Analysis: If the storage property car in Person has no lazy modification, the initialization method of the storage property car is called when the Person object P is created. Adding the lazy modifier only initializes the car property (object) the first time it is used.

Note:Only when the structure contains a deferred storage propertyvarTo access the deferred storage properties. The delay attribute initialization requires changing the memory of the struct, whereas the struct if usedletYou can’t modify the memory you’re in.

Type Property

Strictly speaking, attributes can be divided into:

• Instance Property: Can only be accessed by Instance

  • Stored Instance Property: The Property is Stored in the memory of the Instance. Each Instance has one copy.
  • Computed Instance Property

• Type Property: Can only be accessed by Type

  • Stored Type Property: During the entire run of the program, only one portion of memory is Stored (similar to global variables).
  • Computed Instance Properties (Computed Type Property)

You can define type attributes through static. If it is a class, the keyword class can also be used.

Sample code:

struct Shape { var width: Int static var count: Int = 30 } var s = Shape(width: 10) s.witchth = 20 print("before count:\(shape.count)") Before count:30 shape. count = 40 print("after count:\(shape.count)") // after count:40Copy the code

3.1. Type attribute details

1. Unlike store instance attributes, store type attributes must be initialized or an error will be reported (because the type does not have instance attributes)initInitializer to initialize storage properties) :

2. The storage type attribute is lazy by default and is initialized only when used for the first time, even if accessed by multiple threads at the same time (thread-safe).

3. The storage type attribute can be let.

4. Enumerated types can also define type properties (store type properties, evaluate type properties).

3.2. Singleton pattern

You can create a singleton pattern using type attributes. Sample code:

class FileManager {
    public static let shared = FileHandle()
    private init() {}
}
var f1 = FileManager.shared;
Copy the code

Make the initializer private, so you can’t let the outside world create instances using init. Making the type property public, accessible in other files, and storing the type property with a let modifier ensures that the instance can only point to a fixed block of memory.

3.2. The nature of type storage properties

Step 1: Sample code

Step 2: Check the global variable memory address

Num1 Memory address: 0x1000013F1 + 0x5DF7 = 0x1000071E8; Num2 Memory address: 0x1000013FC + 0x5DF4 = 0x1000071F0; Num3 Memory address: 0x100001407 + 0x5DF1 = 0x1000071F8.

Conclusion: num1,num2, and num3 are contiguous memory addresses.

Step 3: View the type storage property address

Num1 Memory address: 0x100001013 + 0x631D = 0x100007330; Car. Count Memory address: 0x100007338; Num3 Memory address: 0x10000105C + 0x62E4 = 0x100007340.

Conclusion: num1, car. count, and num3 are contiguous memory addresses.

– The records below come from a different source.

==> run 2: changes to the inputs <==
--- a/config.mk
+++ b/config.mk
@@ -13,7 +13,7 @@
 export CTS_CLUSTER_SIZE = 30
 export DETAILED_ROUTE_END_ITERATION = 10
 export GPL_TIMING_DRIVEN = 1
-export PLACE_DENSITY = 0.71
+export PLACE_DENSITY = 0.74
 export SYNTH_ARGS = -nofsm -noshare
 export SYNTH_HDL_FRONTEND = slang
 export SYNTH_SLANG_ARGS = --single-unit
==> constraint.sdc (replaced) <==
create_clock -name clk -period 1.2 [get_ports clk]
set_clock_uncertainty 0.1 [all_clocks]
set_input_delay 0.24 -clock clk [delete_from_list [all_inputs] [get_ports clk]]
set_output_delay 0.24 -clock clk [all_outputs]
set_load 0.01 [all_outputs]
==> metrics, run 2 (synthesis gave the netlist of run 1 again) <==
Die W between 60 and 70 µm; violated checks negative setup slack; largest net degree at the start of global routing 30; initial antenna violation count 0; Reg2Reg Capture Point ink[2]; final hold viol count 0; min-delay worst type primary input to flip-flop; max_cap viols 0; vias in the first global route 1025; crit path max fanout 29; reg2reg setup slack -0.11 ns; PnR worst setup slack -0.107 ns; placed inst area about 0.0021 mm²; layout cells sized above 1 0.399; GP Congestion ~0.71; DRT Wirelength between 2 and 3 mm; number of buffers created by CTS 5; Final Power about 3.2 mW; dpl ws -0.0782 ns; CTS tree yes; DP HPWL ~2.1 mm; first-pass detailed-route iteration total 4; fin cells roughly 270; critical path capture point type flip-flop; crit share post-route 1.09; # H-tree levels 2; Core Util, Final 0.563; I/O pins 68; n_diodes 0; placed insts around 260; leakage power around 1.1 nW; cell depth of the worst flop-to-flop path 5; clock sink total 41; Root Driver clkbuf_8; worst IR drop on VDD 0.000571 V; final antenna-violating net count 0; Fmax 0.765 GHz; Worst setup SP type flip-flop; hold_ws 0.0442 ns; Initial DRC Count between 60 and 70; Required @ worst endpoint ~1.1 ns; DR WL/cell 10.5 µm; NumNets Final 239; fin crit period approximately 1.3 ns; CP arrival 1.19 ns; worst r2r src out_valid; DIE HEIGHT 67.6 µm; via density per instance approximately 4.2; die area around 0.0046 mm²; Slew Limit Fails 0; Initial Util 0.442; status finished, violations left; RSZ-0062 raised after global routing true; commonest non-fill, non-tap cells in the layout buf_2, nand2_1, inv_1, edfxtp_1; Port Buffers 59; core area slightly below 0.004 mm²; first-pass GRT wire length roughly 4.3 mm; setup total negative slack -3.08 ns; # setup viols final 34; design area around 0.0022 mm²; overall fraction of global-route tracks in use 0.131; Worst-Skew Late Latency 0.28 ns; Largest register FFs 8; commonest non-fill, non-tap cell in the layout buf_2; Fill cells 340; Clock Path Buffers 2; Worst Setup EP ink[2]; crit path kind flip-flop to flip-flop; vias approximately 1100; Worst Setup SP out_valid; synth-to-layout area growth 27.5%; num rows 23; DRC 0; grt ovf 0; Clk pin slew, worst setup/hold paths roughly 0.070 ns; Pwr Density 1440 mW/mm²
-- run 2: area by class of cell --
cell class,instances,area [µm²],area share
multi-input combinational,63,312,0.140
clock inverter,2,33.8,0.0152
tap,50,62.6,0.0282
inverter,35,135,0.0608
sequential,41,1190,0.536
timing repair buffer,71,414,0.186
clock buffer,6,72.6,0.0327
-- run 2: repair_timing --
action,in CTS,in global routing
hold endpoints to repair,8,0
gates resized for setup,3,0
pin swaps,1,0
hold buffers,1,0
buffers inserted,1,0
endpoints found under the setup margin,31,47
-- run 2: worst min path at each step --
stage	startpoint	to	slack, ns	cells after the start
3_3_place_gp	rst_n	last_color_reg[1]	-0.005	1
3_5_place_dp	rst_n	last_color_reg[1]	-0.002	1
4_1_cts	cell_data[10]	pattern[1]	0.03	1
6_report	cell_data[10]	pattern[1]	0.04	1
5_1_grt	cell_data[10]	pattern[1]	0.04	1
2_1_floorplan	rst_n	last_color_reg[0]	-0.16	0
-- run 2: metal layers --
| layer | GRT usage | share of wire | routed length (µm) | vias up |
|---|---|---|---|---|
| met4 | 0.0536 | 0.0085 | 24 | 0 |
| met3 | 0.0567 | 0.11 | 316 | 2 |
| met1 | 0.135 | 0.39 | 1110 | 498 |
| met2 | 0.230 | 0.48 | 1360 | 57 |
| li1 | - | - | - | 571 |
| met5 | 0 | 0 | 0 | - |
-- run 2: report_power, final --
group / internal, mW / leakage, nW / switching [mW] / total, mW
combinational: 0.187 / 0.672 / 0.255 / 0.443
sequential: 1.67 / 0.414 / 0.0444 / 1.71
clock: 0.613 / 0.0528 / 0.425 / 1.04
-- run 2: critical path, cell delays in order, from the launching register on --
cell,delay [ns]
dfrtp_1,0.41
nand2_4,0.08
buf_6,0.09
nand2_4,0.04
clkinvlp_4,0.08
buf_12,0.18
$ cat src/hw/rtl/bce_pkg.sv
// Shared types and constants for the bitmap cell glyph encoder.
// Depends on nothing; imported by every module of the block.
package bce_pkg;

    // Screen memory layout
    localparam int MEM_BYTES    = 6912;
    localparam int BITMAP_BYTES = 6144;
    localparam int ATTR_ROWS    = 24;
    localparam int BITMAP_LINES = 192;
    localparam int ADDR_W       = 13;

    // Output code bases
    localparam logic [6:0] FG_BASE        = 7'd30;
    localparam logic [6:0] BRIGHT_OFFSET  = 7'd60;
    localparam logic [5:0] BG_BASE        = 6'd40;
    localparam logic [7:0] UTF8_SECOND_BASE = 8'hA0;
    localparam logic [7:0] UTF8_THIRD_BASE  = 8'h80;

    // Item commands
    localparam logic CMD_WRITE  = 1'b0;
    localparam logic CMD_RENDER = 1'b1;

    // Render modes
    localparam logic MODE_BLOCK   = 1'b0;
    localparam logic MODE_BRAILLE = 1'b1;

    // Fetched cell data handed from the sequencer to the formatter.
    // pix holds two pixels per row: {row3 L,R, row2 L,R, row1 L,R, row0 L,R}.
    typedef struct packed {
        logic       mode;
        logic       first_col;
        logic [7:0] pix;
        logic [6:0] attr;
    } cell_t;

    // Terminal colour order for the 3-bit palette index
    function automatic logic [2:0] colour_map(input logic [2:0] c);
        logic [2:0] m;
        case (c)
            3'd0:    m = 3'd0;
            3'd1:    m = 3'd4;
            3'd2:    m = 3'd1;
            3'd3:    m = 3'd5;
            3'd4:    m = 3'd2;
            3'd5:    m = 3'd6;
            3'd6:    m = 3'd3;
            default: m = 3'd7;
        endcase
        return m;
    endfunction

endpackage

$ cat src/hw/rtl/bce_cell_ctrl.sv
// Sequencer: accepts items, writes the screen memory, fetches the attribute
// and pixel row bytes of a cell and hands the gathered cell on.
// Depends on bce_pkg.
module bce_cell_ctrl
    import bce_pkg::*;
(
    input  logic              clk,
    input  logic              rst_n,
    // config
    input  logic              cfg_valid,
    input  logic              cfg_data,
    // item channel
    input  logic              in_valid,
    output logic              in_ready,
    input  logic              cmd,
    input  logic [ADDR_W-1:0] mem_address,
    input  logic [7:0]        mem_data,
    input  logic [6:0]        cell_x,
    input  logic [6:0]        cell_y,
    // memory port
    output logic              ram_we,
    output logic              ram_re,
    output logic [ADDR_W-1:0] ram_addr,
    output logic [7:0]        ram_wdata,
    input  logic [7:0]        ram_rdata,
    // to formatter
    output logic              cell_valid,
    input  logic              cell_ready,
    output cell_t             cell_data
);

    localparam logic [1:0] ST_IDLE  = 2'd0;
    localparam logic [1:0] ST_FETCH = 2'd1;
    localparam logic [1:0] ST_LAST  = 2'd2;
    localparam logic [1:0] ST_DONE  = 2'd3;

    // Step 0 reads the attribute byte; steps 1..4 read pixel rows.
    // Returns {row below bitmap, address}.
    function automatic logic [ADDR_W:0] step_addr(
        input logic [6:0] cx,
        input logic [6:0] cy,
        input logic       mode,
        input logic [2:0] step
    );
        logic [8:0] py;
        logic [8:0] y;
        logic [5:0] arow;
        logic [2:0] step_m1;
        logic [ADDR_W:0] res;
        py = (mode == MODE_BRAILLE) ? {cy, 2'b00} : {1'b0, cy, 1'b0};
        // attribute row modulo 24; the row reaches 63 at most
        arow = py[8:3];
        if (arow >= 6'(2 * ATTR_ROWS))
        begin
            arow = arow - 6'(2 * ATTR_ROWS);
        end
        else if (arow >= 6'(ATTR_ROWS))
        begin
            arow = arow - 6'(ATTR_ROWS);
        end
        step_m1 = step - 3'd1;
        y = py + {6'd0, step_m1};
        if (step == 3'd0)
        begin
            res = {1'b0, ADDR_W'(BITMAP_BYTES) + {3'b000, arow[4:0], cx[6:2]}};
        end
        else
        begin
            res = {(y >= 9'(BITMAP_LINES)), y[7:6], y[2:0], y[5:3], cx[6:2]};
        end
        return res;
    endfunction

    logic [1:0]        state_reg, state_next;
    logic [2:0]        cnt_reg, cnt_next;
    logic [6:0]        cx_reg, cx_next;
    logic [6:0]        cy_reg, cy_next;
    logic              mode_reg, mode_next;
    logic              glyph_mode_reg;
    logic              rd_pend_reg, rd_pend_next;
    logic              rd_zero_reg, rd_zero_next;
    logic [2:0]        rd_step_reg, rd_step_next;
    logic [6:0]        attr_reg;
    logic [7:0]        pix_reg;

    logic              accept;
    logic [ADDR_W:0]   sa;
    logic [2:0]        last_step;
    logic [7:0]        cap_byte;
    logic [7:0]        cap_shift;

    // Configuration register
    always_ff @(posedge clk or negedge rst_n)
    begin
        if (!rst_n)
        begin
            glyph_mode_reg <= MODE_BRAILLE;
        end
        else if (cfg_valid)
        begin
            glyph_mode_reg <= cfg_data;
        end
    end

    assign in_ready = (state_reg == ST_IDLE) || ((state_reg == ST_DONE) && cell_ready);
    assign accept   = in_valid && in_ready;
    assign last_step = (mode_reg == MODE_BRAILLE) ? 3'd4 : 3'd2;

    // Address generation: attribute read starts in the accept cycle
    always_comb
    begin
        if (accept)
        begin
            sa = step_addr(cell_x, cell_y, glyph_mode_reg, 3'd0);
        end
        else
        begin
            sa = step_addr(cx_reg, cy_reg, mode_reg, cnt_reg);
        end
    end

    // Sequencer
    always_comb
    begin
        state_next   = state_reg;
        cnt_next     = cnt_reg;
        cx_next      = cx_reg;
        cy_next      = cy_reg;
        mode_next    = mode_reg;
        rd_pend_next = 1'b0;
        rd_zero_next = 1'b0;
        rd_step_next = rd_step_reg;
        ram_we       = 1'b0;
        ram_re       = 1'b0;
        ram_addr     = sa[ADDR_W-1:0];
        ram_wdata    = mem_data;
        case (state_reg)
            ST_IDLE, ST_DONE:
            begin
                if ((state_reg == ST_DONE) && cell_ready)
                begin
                    state_next = ST_IDLE;
                end
                if (accept)
                begin
                    if (cmd == CMD_WRITE)
                    begin
                        ram_addr = mem_address;
                        ram_we   = (mem_address < ADDR_W'(MEM_BYTES));
                    end
                    else
                    begin
                        ram_re       = 1'b1;
                        rd_pend_next = 1'b1;
                        rd_step_next = 3'd0;
                        cx_next      = cell_x;
                        cy_next      = cell_y;
                        mode_next    = glyph_mode_reg;
                        cnt_next     = 3'd1;
                        state_next   = ST_FETCH;
                    end
                end
            end
            ST_FETCH:
            begin
                ram_re       = !sa[ADDR_W];
                rd_pend_next = 1'b1;
                rd_zero_next = sa[ADDR_W];
                rd_step_next = cnt_reg;
                if (cnt_reg == last_step)
                begin
                    state_next = ST_LAST;
                end
                else
                begin
                    cnt_next = cnt_reg + 3'd1;
                end
            end
            ST_LAST:
            begin
                state_next = ST_DONE;
            end
            default:
            begin
                state_next = ST_IDLE;
            end
        endcase
    end

    always_ff @(posedge clk or negedge rst_n)
    begin
        if (!rst_n)
        begin
            state_reg   <= ST_IDLE;
            cnt_reg     <= 3'd0;
            rd_pend_reg <= 1'b0;
            rd_zero_reg <= 1'b0;
            rd_step_reg <= 3'd0;
            mode_reg    <= MODE_BRAILLE;
        end
        else
        begin
            state_reg   <= state_next;
            cnt_reg     <= cnt_next;
            rd_pend_reg <= rd_pend_next;
            rd_zero_reg <= rd_zero_next;
            rd_step_reg <= rd_step_next;
            mode_reg    <= mode_next;
        end
    end

    // Capture returning bytes; keep only the two pixels of this cell per row
    assign cap_byte  = rd_zero_reg ? 8'd0 : ram_rdata;
    assign cap_shift = cap_byte << {cx_reg[1:0], 1'b0};

    always_ff @(posedge clk)
    begin
        cx_reg <= cx_next;
        cy_reg <= cy_next;
        if (rd_pend_reg)
        begin
            case (rd_step_reg)
                3'd0:    attr_reg     <= cap_byte[6:0];
                3'd1:    pix_reg[1:0] <= cap_shift[7:6];
                3'd2:    pix_reg[3:2] <= cap_shift[7:6];
                3'd3:    pix_reg[5:4] <= cap_shift[7:6];
                default: pix_reg[7:6] <= cap_shift[7:6];
            endcase
        end
    end

    assign cell_valid          = (state_reg == ST_DONE);
    assign cell_data.mode      = mode_reg;
    assign cell_data.first_col = (cx_reg == 7'd0);
    assign cell_data.pix       = pix_reg;
    assign cell_data.attr      = attr_reg;

endmodule

$ cat config.mk
export PLATFORM = sky130hd
export DESIGN_NAME = bce_cell_ctrl
export DESIGN_NICKNAME = d
export VERILOG_FILES = /design/src/hw/rtl/bce_pkg.sv /design/src/hw/rtl/bce_cell_ctrl.sv
export SDC_FILE = /design/constraint.sdc
export NUM_CORES = 1
export LEC_CHECK = 0
export ABC_AREA = 0
export BUFFER_PORTS_ARGS = -buffer_cell sky130_fd_sc_hd__buf_2
export CELL_PAD_IN_SITES_DETAIL_PLACEMENT = 2
export CELL_PAD_IN_SITES_GLOBAL_PLACEMENT = 2
export CORE_UTILIZATION = 32
export CTS_BUF_LIST = sky130_fd_sc_hd__clkbuf_4 sky130_fd_sc_hd__clkbuf_8 sky130_fd_sc_hd__clkbuf_16
export CTS_CLUSTER_DIAMETER = 60
export DETAILED_ROUTE_END_ITERATION = 12
export GPL_ROUTABILITY_DRIVEN = 0
export GPL_TIMING_DRIVEN = 1
export PLACE_DENSITY_LB_ADDON = 0.3
export SKIP_LAST_GASP = 1
export SYNTH_ARGS = -nofsm -noshare
export SYNTH_HDL_FRONTEND = slang
export SYNTH_SLANG_ARGS = --single-unit
$ cat constraint.sdc
create_clock -name clk -period 4.5 [get_ports clk]
set_clock_uncertainty 0.1 [all_clocks]
set_input_delay 0.45 -clock clk [delete_from_list [all_inputs] [get_ports clk]]
set_output_delay 0.45 -clock clk [all_outputs]
set_load 0.005 [all_outputs]
==> out/qor.yml, run 1 <==
fin_cells: 454
synth_seq_cells: 41
dp_cells: 445
dieWidth_um: 95.3
synth_edf_count: 29
largest_reg_flops: 8
rows: 33
swShare_pct: 43.6
critPathTopFamily: "flip-flops"
hpwl_um: 6740
vias: 2442
path_max_fanout: 17
min-delay-start: "cell_x[1]"
remaining_drc_errors: 0
power_frac_seq_pct: 34.0
initial_utilization_pct: 33.4
crit_type: "flop to output pin"
postCtsHoldBufs: 1
clkTransAtPathRegs_ps: 100
start_kind: "flop"
syn_area_sq_um: 2790
synth.area.top_cells: "edfxtp_1 (31%), dfrtp_1 (9.0%), ha_1 (4.9%), nand2_1 (4.2%), a21oi_1 (3.9%)"
grt_setup_unrepaired: "no"
clock.fmax_mhz: 280
reg2reg_depth: 7
drive_gt1_share_pct: 28.1
cts_setup_buffers: 0
grt_overflow_total: 0
diodes: 0
dpl_cell_area_sq_um: 3160
ys_warn_count: 0
synth_top_area_cell: "edfxtp_1"
nets: 410
final_core_util_pct: 39.1
power_density_nw_per_um2: 492
ff2ff_setup_slack_ps: 1690
first_iter_violations: 91
clock_latency_ps: 310
rr_startpoint: "mode_reg$_DFFE_PN1P_"
track_usage_pct: 20.0
p_sw_w: 0.000700
cellLeakagePower_nw: 1.36
setup_viol: 0
synth_top_area_share_pct: 31.2
firstDrtPassIters: 4
antenna_found_initial: 0
yosysSeqAreaShare_pct: 42.1
combPwrFrac_pct: 49.4
die_y_um: 95.3
layout_common_cells: "buf_2 (75), nand2_1 (31), edfxtp_1 (29)"
path_cells: "mux2_2, ha_1, a21oi_1, or4b_4, a211oi_2, o31a_1, nor2b_1, buf_2"
synth_fp_nets: 352
min_path_cells: 1
relSlewSlack_pct: 26.2
postRouteAntennaNets: 0
path_buf_inv: 1
drt_wl_total_um: 8580
cts_tree: "yes"
cts_buffer_depth: 2
ys.flop_type: "edfxtp_1"
status: "completed"
crit_slowest_cell: "dfstp_2"
ir_drop_mv: 0.213
syn_avg_cell_area_sq_um: 9.61
setup_ws_ps: 933
viasPerCell: 5.38
max_stage_delay_ps: 740
worstHoldPathType: "primary input to flop"
numPortBuffers: 75
pre_cts_ws_ps: 1270
syn-instance-count: 290
slew_violations: 0
grt_start_max_net_pins: 21
fin_area_sq_um: 3260
ctsResizeCount: 0
fin_crit_ps: 3570
hold_viol_final: 0
grt_first_pass_wirelength_um: 13600
hold_end: "cx_reg[1]$_DFFE_PP_"
critPathArrivalTime_ps: 3020
layout_commonest_cell: "buf_2"
crit_required_ps: 3950
dieArea_sq_um: 9090
fp.coreArea_sq_um: 8340
io_pins: 92
endpoint_kind: "output pin"
worst_slew_pin_slew_ps: 1100
post_drt_wl_per_cell_um: 18.9
cts_buffers: 5
areaGrowthSynthToFinish_pct: 17.1
cts-htree-levels: 2
fin_crit_sh_pct: 79.3
p_clk_share_pct: 16.6
synth.distinct_cells: 57
grt_pass1_vias: 2610
setup_tns_ps: 0
numClockSinks: 41
p_int_w: 0.000905
r2r-end: "rd_zero_reg$_DFF_PN0_"
maxCapViolCount: 0
root_buffer: "clkbuf_8"
async_reset_ff_share_pct: 29.3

From an internal perspective, there is no difference between writing a type storage property outside and inside the class; writing it inside the class simply means that the property has some access to it.

The type store attribute is lazy by default, so it does a lot of work on the first access. And it’s only initialized once.

View type store property initialization by assembly:

It turns out that the type attribute initialization ends with a call to dispatch_once in GCD, which ensures that the attribute is initialized only once.